■ EXERCISE REQUIREMENTS:
From the data below, return all lines holding the string "less".

■ EXERCISE DATA:

━━━━━━━━━━━━━━━━━━━━━━━━━━━━━━

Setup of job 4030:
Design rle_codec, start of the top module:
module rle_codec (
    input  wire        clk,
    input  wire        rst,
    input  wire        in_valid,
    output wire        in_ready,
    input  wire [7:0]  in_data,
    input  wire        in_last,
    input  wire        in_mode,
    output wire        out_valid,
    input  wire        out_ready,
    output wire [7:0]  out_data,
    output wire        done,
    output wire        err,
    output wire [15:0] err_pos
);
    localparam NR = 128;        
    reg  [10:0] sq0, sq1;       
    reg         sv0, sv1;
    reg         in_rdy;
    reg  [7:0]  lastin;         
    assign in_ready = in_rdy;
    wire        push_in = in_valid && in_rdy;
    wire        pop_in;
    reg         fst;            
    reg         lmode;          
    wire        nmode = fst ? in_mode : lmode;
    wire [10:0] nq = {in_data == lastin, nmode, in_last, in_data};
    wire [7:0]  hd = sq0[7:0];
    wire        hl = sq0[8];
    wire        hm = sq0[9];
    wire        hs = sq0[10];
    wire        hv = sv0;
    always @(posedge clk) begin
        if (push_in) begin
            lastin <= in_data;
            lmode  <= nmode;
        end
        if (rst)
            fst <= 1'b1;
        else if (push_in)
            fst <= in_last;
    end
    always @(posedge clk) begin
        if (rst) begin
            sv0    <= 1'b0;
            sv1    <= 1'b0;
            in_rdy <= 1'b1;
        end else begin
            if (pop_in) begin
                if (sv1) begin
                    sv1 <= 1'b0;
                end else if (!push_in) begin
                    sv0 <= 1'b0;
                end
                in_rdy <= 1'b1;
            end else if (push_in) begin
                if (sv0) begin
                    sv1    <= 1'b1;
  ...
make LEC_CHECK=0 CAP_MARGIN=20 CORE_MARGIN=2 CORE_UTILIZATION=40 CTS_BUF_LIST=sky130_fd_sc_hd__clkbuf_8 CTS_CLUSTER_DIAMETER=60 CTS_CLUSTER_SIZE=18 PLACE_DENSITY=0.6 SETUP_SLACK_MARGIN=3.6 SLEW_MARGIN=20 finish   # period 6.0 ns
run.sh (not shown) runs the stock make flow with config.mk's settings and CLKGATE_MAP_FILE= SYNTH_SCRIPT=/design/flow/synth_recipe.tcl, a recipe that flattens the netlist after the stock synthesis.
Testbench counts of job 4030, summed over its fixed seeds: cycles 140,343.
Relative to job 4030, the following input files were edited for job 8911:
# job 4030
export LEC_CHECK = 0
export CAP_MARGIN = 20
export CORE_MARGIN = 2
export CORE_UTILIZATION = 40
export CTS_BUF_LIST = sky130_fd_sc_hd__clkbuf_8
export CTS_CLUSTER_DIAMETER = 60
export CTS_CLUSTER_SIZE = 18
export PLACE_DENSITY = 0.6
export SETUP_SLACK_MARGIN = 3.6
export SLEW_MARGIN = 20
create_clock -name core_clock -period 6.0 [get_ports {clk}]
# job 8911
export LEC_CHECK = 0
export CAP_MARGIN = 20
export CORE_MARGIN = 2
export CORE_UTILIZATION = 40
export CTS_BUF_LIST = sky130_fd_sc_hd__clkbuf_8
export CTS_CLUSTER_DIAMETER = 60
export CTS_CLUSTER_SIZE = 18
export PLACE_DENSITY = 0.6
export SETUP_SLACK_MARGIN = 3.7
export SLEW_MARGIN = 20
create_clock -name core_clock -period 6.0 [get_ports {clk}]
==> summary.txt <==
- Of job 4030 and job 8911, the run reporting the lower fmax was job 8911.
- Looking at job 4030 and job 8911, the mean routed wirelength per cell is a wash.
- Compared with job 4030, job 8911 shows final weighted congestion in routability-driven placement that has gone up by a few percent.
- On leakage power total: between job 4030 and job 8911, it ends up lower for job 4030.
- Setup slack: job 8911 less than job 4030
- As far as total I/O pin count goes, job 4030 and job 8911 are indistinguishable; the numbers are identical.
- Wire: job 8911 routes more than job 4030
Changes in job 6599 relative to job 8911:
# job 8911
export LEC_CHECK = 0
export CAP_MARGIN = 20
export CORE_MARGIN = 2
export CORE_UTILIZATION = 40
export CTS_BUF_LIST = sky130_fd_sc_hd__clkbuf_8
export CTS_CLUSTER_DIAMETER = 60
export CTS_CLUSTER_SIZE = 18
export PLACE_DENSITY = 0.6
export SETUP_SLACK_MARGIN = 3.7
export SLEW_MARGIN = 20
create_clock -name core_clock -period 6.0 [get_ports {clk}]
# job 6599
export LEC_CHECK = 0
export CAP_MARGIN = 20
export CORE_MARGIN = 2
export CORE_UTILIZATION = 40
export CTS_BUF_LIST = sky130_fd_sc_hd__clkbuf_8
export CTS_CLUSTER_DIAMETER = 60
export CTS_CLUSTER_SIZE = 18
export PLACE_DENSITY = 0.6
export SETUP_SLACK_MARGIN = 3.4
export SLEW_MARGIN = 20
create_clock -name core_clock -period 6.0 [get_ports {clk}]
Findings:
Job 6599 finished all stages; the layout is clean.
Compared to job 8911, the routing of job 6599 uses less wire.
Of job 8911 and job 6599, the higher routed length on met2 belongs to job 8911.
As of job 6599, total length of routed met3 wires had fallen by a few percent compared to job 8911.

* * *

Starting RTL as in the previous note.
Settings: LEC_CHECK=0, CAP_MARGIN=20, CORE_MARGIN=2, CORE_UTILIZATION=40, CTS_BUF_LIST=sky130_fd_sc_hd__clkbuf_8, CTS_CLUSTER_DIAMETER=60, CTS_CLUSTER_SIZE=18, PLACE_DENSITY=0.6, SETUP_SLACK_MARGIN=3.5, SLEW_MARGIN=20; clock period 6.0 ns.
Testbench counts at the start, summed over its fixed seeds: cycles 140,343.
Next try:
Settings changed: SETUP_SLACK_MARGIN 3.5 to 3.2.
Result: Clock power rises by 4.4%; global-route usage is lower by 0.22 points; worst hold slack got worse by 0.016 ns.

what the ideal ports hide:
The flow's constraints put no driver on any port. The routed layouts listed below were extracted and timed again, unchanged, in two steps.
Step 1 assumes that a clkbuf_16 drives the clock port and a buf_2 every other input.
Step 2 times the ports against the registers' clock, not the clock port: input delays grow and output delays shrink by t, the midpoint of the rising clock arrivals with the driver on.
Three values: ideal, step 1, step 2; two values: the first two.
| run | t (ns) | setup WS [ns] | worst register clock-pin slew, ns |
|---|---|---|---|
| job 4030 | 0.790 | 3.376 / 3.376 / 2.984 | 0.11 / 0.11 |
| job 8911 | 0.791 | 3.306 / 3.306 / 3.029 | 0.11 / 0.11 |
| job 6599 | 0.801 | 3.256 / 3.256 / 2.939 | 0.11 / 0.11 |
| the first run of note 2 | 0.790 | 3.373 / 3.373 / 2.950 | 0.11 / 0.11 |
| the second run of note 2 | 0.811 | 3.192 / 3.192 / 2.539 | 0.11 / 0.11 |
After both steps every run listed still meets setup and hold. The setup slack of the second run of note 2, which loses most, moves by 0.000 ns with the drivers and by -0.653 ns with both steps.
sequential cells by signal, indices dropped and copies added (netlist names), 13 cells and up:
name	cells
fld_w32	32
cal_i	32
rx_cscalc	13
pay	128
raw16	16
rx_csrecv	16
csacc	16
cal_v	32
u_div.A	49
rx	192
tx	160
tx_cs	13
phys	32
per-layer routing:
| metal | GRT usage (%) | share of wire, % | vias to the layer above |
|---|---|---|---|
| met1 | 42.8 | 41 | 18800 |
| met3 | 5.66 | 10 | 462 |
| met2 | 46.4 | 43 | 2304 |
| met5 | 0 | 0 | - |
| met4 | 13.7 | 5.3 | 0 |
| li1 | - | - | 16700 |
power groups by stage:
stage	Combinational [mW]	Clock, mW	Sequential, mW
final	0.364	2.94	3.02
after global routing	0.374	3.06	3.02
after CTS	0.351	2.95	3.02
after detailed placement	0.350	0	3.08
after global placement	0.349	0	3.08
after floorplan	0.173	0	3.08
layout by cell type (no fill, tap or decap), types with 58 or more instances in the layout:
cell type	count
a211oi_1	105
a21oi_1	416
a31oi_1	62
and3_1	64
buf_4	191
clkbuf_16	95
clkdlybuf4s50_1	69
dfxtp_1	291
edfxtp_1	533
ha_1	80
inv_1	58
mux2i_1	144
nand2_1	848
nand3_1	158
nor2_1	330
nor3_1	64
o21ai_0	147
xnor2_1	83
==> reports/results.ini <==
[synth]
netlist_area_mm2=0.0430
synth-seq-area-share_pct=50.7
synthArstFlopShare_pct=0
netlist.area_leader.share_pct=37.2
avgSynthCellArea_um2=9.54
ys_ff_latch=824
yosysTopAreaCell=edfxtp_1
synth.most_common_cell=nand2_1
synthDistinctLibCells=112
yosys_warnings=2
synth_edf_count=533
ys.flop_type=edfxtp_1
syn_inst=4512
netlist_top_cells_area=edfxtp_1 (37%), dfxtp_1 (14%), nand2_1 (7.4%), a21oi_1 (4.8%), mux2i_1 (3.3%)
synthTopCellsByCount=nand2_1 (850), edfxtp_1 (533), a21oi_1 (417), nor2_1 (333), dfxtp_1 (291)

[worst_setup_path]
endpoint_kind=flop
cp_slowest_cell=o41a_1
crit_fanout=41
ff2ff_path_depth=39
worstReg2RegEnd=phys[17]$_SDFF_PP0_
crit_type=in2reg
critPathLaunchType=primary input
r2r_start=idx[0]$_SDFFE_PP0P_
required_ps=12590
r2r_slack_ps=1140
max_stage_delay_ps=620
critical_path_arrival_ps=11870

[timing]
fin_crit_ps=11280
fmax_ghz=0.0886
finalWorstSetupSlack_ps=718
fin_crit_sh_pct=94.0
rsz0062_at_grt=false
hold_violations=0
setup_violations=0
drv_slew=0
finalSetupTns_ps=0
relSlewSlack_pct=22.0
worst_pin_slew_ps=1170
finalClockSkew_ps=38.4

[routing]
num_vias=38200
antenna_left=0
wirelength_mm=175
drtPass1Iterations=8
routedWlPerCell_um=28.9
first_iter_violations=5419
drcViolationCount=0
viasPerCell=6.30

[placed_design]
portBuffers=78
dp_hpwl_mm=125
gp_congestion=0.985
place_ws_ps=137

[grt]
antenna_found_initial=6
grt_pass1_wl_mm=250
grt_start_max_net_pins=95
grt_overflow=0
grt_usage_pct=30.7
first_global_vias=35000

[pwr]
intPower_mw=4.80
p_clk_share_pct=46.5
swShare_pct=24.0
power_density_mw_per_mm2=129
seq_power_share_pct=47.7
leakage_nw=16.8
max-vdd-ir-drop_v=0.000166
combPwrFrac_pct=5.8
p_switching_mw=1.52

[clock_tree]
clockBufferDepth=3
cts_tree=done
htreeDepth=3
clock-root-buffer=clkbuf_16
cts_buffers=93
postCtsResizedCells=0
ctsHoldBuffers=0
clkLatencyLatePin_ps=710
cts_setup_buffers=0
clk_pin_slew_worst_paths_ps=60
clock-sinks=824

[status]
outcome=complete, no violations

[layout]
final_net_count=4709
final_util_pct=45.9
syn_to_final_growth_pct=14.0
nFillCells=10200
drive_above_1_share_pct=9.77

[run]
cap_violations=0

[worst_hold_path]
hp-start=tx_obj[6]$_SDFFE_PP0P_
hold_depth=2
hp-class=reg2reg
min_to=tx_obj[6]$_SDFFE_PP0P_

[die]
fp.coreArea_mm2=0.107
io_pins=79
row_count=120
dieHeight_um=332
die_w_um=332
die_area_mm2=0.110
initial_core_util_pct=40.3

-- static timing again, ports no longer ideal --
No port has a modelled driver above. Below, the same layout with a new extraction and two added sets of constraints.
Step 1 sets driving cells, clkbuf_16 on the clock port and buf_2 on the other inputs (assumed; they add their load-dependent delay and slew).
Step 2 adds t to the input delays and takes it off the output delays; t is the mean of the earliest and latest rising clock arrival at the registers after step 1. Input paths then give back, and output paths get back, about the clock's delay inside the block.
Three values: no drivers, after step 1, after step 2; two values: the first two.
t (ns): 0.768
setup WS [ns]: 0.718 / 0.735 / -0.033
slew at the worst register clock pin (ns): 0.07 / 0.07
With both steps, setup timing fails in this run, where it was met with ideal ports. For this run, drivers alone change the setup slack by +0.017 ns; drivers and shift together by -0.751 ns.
Source: an optimization exercise on an open RTL-to-GDS flow (aim: small area, a short achievable clock period and few clock cycles). Production flows keep margins and buffers that such runs may drop.
Power and IR drop assume default switching activity.

## c2mux_dp
module c2mux_dp (
    input  wire        clk,
    input  wire        rst,           
    input  wire        enc_start,     
    input  wire [63:0] enc_id,        
    input  wire [3:0]  enc_idlen,
    input  wire [7:0]  enc_subid,     
    input  wire        enc_mcast,
    output wire        enc_busy,
    output wire        enc_done,
    output wire [47:0] addr,          
    output wire        addr_valid,
    output wire [2:0]  cfgerr,
    input  wire        smp_valid,
    input  wire [15:0] smp_data,      
    input  wire [31:0] thr,           
    output wire        est_done,
    output wire [39:0] sumsq,
    output wire        est_data       
);
Settings: LEC_CHECK=0, CAP_MARGIN=20, CORE_MARGIN=2, CORE_UTILIZATION=40, SETUP_SLACK_MARGIN=5, SLEW_MARGIN=20; clock period 10.0 ns.
run.sh (not shown) runs the stock make flow with config.mk's settings and CLKGATE_MAP_FILE= SYNTH_SCRIPT=/design/flow/synth_recipe.tcl, a recipe that flattens the netlist after the stock synthesis.
==> next run, changes <==
--- a/flow/config.mk
+++ b/flow/config.mk
@@ -9,4 +9,3 @@
 export CORE_MARGIN = 2
 export CORE_UTILIZATION = 40
-export SETUP_SLACK_MARGIN = 5
 export SLEW_MARGIN = 20
What happened: Setup slack is worse by 0.96 ns. Wire length drops by 1.6%. Clock power goes up by about 2%. Via count decreases by 0.97%. Die area stays the same. Total power goes up by 0.72%. Hold slack is better by 0.013 ns. Synthesized area is unchanged. Non-clock buffer count fell by 14.
No functional check of the RTL was part of any run of this note.

Setup of run A:
Another version of the RTL of c2mux_dp (not shown whole).
Size in the first run: about 1700 cells after synthesis, ~230 flip-flops, about 16000 um^2 of cells after synthesis.
// c2mux_dp
module c2mux_dp (
    input  wire        clk,
    input  wire        rst,           
    input  wire        enc_start,     
    input  wire [63:0] enc_id,        
    input  wire [3:0]  enc_idlen,
    input  wire [7:0]  enc_subid,     
    input  wire        enc_mcast,
    output wire        enc_busy,
    output wire        enc_done,
    output wire [47:0] addr,          
    output wire        addr_valid,
    output wire [2:0]  cfgerr,
    input  wire        smp_valid,
    input  wire [15:0] smp_data,      
    input  wire [31:0] thr,           
    output wire        est_done,
    output wire [39:0] sumsq,
    output wire        est_data       
);
==> flow/config.mk <==
export PLATFORM = sky130hd
export DESIGN_NAME = c2mux_dp
export DESIGN_NICKNAME = c2mux_dp
export VERILOG_FILES = /design/flow/design.v
export SDC_FILE = /design/flow/constraint.sdc
export NUM_CORES = 4
export LEC_CHECK = 0
export CAP_MARGIN = 20
export CORE_MARGIN = 2
export CORE_UTILIZATION = 60
export CTS_BUF_LIST = sky130_fd_sc_hd__clkbuf_4 sky130_fd_sc_hd__clkbuf_8
export SLEW_MARGIN = 20
==> flow/constraint.sdc <==
create_clock -name core_clock -period 10.0 [get_ports {clk}]
set_input_delay 2.0000 -clock core_clock [delete_from_list [all_inputs] [get_ports {clk}]]
set_output_delay 2.0000 -clock core_clock [all_outputs]
set_load 0.01 [all_outputs]
standard.sh (not shown) runs the stock make flow with config.mk's settings and CLKGATE_MAP_FILE= SYNTH_SCRIPT=/design/flow/synth_recipe.tcl, a recipe that flattens the netlist after the stock synthesis.
==> flow/flow/run.sh <==
#!/bin/bash
# Layout flow: the standard ORFS flow (standard.sh), with two changes to
# how the layout is made:
#  - ports are buffered with sky130_fd_sc_hd__buf_2 instead of the default
#    delay cell chosen by buffer_ports (still one buffer on every port);
#  - timing repair aims for more setup slack than the 10 ns clock needs.
# The clock period, SDC, synthesis, floorplan, power grid and tap cells are
# the standard flow's own. Each tool's output goes to the ORFS logs under orfs/logs and
# to flow.log here.
set -uo pipefail
bash standard.sh \
  BUFFER_PORTS_ARGS="-buffer_cell sky130_fd_sc_hd__buf_2" \
  SETUP_SLACK_MARGIN=6.5 \
  finish > flow.log 2>&1
st=$?
mkdir -p logs
cp -r orfs/logs/. logs/ 2>/dev/null || true
exit $st
For run B, these inputs were changed with respect to run A:
Settings: CORE_UTILIZATION now 40, was 60; SETUP_SLACK_MARGIN now 5, previously not set; CTS_BUF_LIST no longer set, was sky130_fd_sc_hd__clkbuf_4 sky130_fd_sc_hd__clkbuf_8.
==> flow/run.sh (new file) <==
#!/bin/bash
# synth_recipe.tcl (not shown) runs the flow's synth.tcl, then flattens the netlist and writes it again
# the make line also repeats each setting of config.mk as NAME=value (left out here)
make -C /OpenROAD-flow-scripts/flow DESIGN_CONFIG=/design/flow/config.mk WORK_HOME=/design/flow/orfs CLKGATE_MAP_FILE= SYNTH_SCRIPT=/design/flow/synth_recipe.tcl finish
removed: flow/flow/run.sh
removed: flow/standard.sh
==> comparison <==
- Run A -> run B: core outline area increased by more than a quarter
- Run B vs. run A: count of flip-flops with a built-in enable after synthesis flat, non-clock buffer count saw a decrease, wire length has increased.
- Re final worst-path setup slack: run B is 500 ps down on run A.
- Run B against run A: final total power now larger; power share of the combinational group now larger.
- Looking only at required time of the critical path, and setting everything else aside, the lower value of run A and run B goes to run A.
Background: an optimization exercise with open tools, aiming at small area, a short achievable clock period and few clock cycles per item. Do not read the settings as production practice.
The RTL was checked by simulation tests, not by an equivalence proof against the original design.

==> job 916 <==
Design isg_extract, start of the top module:
module isg_extract (
    input  wire        clk,
    input  wire        rst,         
    input  wire        cfg_we,
    input  wire [5:0]  cfg_addr,
    input  wire [5:0]  cfg_pos,
    input  wire [6:0]  npos,        
    input  wire [31:0] qstep,       
    input  wire        variant,     
    input  wire        in_valid,
    input  wire [7:0]  in_data,
    output wire        in_ready,
    output reg         done,
    output reg  [63:0] bits_out
);
    reg        cfg_we_r;
    reg [5:0]  cfg_addr_r, cfg_pos_r;
    reg [31:0] qstep_r;
    reg        variant_r;
    reg [6:0]  npos_r;
    reg [5:0]  pos_tab [0:63];
    always @(posedge clk) begin
        cfg_we_r   <= cfg_we;
        cfg_addr_r <= cfg_addr;
        cfg_pos_r  <= cfg_pos;
        qstep_r    <= qstep;
        variant_r  <= variant;
        npos_r     <= npos;
        if (cfg_we_r)
            pos_tab[cfg_addr_r] <= cfg_pos_r;
    end
    reg  [5:0] c;             
    reg  [5:0] ld_cnt;        
    reg        in_ready_r;
    reg        smp_v;
    reg  [7:0] smp_r;         
    assign in_ready = in_ready_r;
    wire accept = in_valid & in_ready_r & ~rst;
    always @(posedge clk) begin
        smp_r <= {~in_data[7], in_data[6:0]};
        smp_v <= accept;
    end
    reg  [511:0] ringv;
    wire [7:0]   ring63 = ringv[511:504];
    wire [7:0]   tail_in = smp_v ? smp_r : ring63;
    always @(posedge clk)
        ringv <= {ringv[503:0], tail_in};
    wire signed [7:0] s0 = ringv[55:48];
    wire signed [7:0] s1 = ringv[47:40];
    wire signed [7:0] s2 = ringv[39:32];
    wire signed [7:0] s3 = ringv[31:24];
    wire signed [7:0] s4 = ringv[23:16];
    wire signed [7:0] s5 = ringv[15:8];
  ...
Settings: LEC_CHECK=0, CAP_MARGIN=20, CORE_MARGIN=2, CORE_UTILIZATION=40, PLACE_DENSITY=0.6, SLEW_MARGIN=20; clock period 13.0 ns.
run.sh (not shown) runs the stock make flow with config.mk's settings and CLKGATE_MAP_FILE= SYNTH_SCRIPT=/design/flow/synth_recipe.tcl, a recipe that flattens the netlist after the stock synthesis.
==> inputs of job 9630, as changes to job 916 <==
--- a/flow/design.v
+++ b/flow/design.v
@@ -565,22 +565,22 @@
   wire [26:0] mb_7_u = {~mb_7_t[26], mb_7_t[25:0]};
   wire [14:0] mb_ng = {mb_7_neg, 1'b0, mb_6_neg, 1'b0, mb_5_neg, 1'b0, mb_4_neg, 1'b0, mb_3_neg, 1'b0, mb_2_neg, 1'b0, mb_1_neg, 1'b0, mb_0_neg};
   wire [43:0] mc_s, mc_c;
   csa_mac u_csa_mac (.mb_0_u(mb_0_u), .mb_1_u(mb_1_u), .mb_2_u(mb_2_u), .mb_3_u(mb_3_u), .mb_4_u(mb_4_u), .mb_5_u(mb_5_u), .mb_6_u(mb_6_u), .mb_7_u(mb_7_u), .mb_ng(mb_ng), .s(mc_s), .c(mc_c));
     reg [43:0] m_s, m_c;
     reg [2:0]  m_x, m_j, m_k;
-    reg        m_tag, m_dc;
+    reg        m_tag, m_dc, m_first;
     always @(posedge clk) begin
         m_s <= mc_s; m_c <= mc_c;
         m_x <= b_x; m_j <= b_j; m_k <= b_k; m_tag <= b_tag;
-        m_dc <= (b_u == 3'd0) && (b_v == 3'd0);
+        m_dc <= (b_x == 3'd0) && (b_u == 3'd0) && (b_v == 3'd0);
+        m_first <= (b_x == 3'd0);
     end
     reg  [307:0] accv;
     wire [43:0]  acc_head = accv[307:264];
-    wire         c_first = (m_x == 3'd0);
-    wire [43:0]  c_accin = c_first ? (m_dc ? 44'd4397866188800 : 44'd0) : acc_head;
+    wire [43:0]  c_accin = (acc_head & {44{~m_first}}) | (44'd4397866188800 & {44{m_dc}});
     wire [43:0]  cs_x = c_accin ^ m_s ^ m_c;
     wire [43:0]  cs_y = {(c_accin[42:0] & m_s[42:0]) | (c_accin[42:0] & m_c[42:0]) | (m_s[42:0] & m_c[42:0]), 1'b0};
     wire [22:0]  zl_w = {1'b0, cs_x[21:0]} + {1'b0, cs_y[21:0]};
     reg  [21:0]  n_zl, n_xh, n_yh;
     reg          n_cy;
     reg  [2:0]   n_x, n_j, n_k;
==> flow/config.mk (replaced) <==
export PLATFORM = sky130hd
export DESIGN_NAME = isg_extract
export DESIGN_NICKNAME = isg_extract
export VERILOG_FILES = /design/flow/design.v
export SDC_FILE = /design/flow/constraint.sdc
export NUM_CORES = 4
export LEC_CHECK = 0
export ABC_AREA = 1
export CAP_MARGIN = 20
export CORE_MARGIN = 2
export CORE_UTILIZATION = 55
export PLACE_DENSITY = 0.7
export SLEW_MARGIN = 20
==> results.txt <==
Job 9630 finished clean. Job 916 finished clean.
In job 9630 the first-iteration DRC count is higher than in job 916, by about 46%.
Core utilization: job 9630 is higher than job 916 (16 points).
Between job 916 and job 9630, the lower wire length is in job 916 (gap 11%, measured against job 9630).
Testbench counts of job 916, summed over its fixed seeds: cycles 26,074, items 320.
Testbench counts of job 9630, summed over its fixed seeds: cycles 26,074, items 320.

* * *

==> run Y <==
isg_extract, a different RTL version from the one above (not shown whole).
==> flow/config.mk <==
export PLATFORM = sky130hd
export DESIGN_NAME = isg_extract
export DESIGN_NICKNAME = isg_extract
export VERILOG_FILES = /design/flow/design.v
export SDC_FILE = /design/flow/constraint.sdc
export NUM_CORES = 4
export LEC_CHECK = 0
export ABC_CLOCK_PERIOD_IN_PS = 4000
export CAP_MARGIN = 20
export CORE_MARGIN = 2
export CORE_UTILIZATION = 40
export PLACE_DENSITY = 0.6
export SLEW_MARGIN = 20
==> flow/constraint.sdc <==
create_clock -name core_clock -period 13.0 [get_ports {clk}]
set_input_delay 2.6000 -clock core_clock [delete_from_list [all_inputs] [get_ports {clk}]]
set_output_delay 2.6000 -clock core_clock [all_outputs]
set_load 0.01 [all_outputs]
==> run B (differences from run Y) <==
Settings changed: ABC_CLOCK_PERIOD_IN_PS 4000 to unset.
==> qor.yml <==
global_routing:
  busiest_layer: "met2"
  use_met2_pct: 30.1
timing:
  drv_slew: 0
  max-slew-margin-rel_pct: 23.6
die:
  initial_utilization_pct: 40.2
  die_y_um: 518
outcome:
  status: "complete, no violations"
clock_network:
  h-tree-depth: 4
  cts_hold_buffers: 0
detailed_routing:
  vias: 66469
  highest_layer: "met4"
job:
  maxCapViolations: 0
worst_setup_path:
  required_ps: 13810
  reg2reg_slack_ps: 7560
cells_and_area:
  regArea_um2: 52500
The numbers above come from run B.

━━━━━━━━━━━━━━━━━━━━━━━━━━━━━━

■ RESPONSE TO THE TASK:
- Setup slack: job 8911 less than job 4030
Compared to job 8911, the routing of job 6599 uses less wire.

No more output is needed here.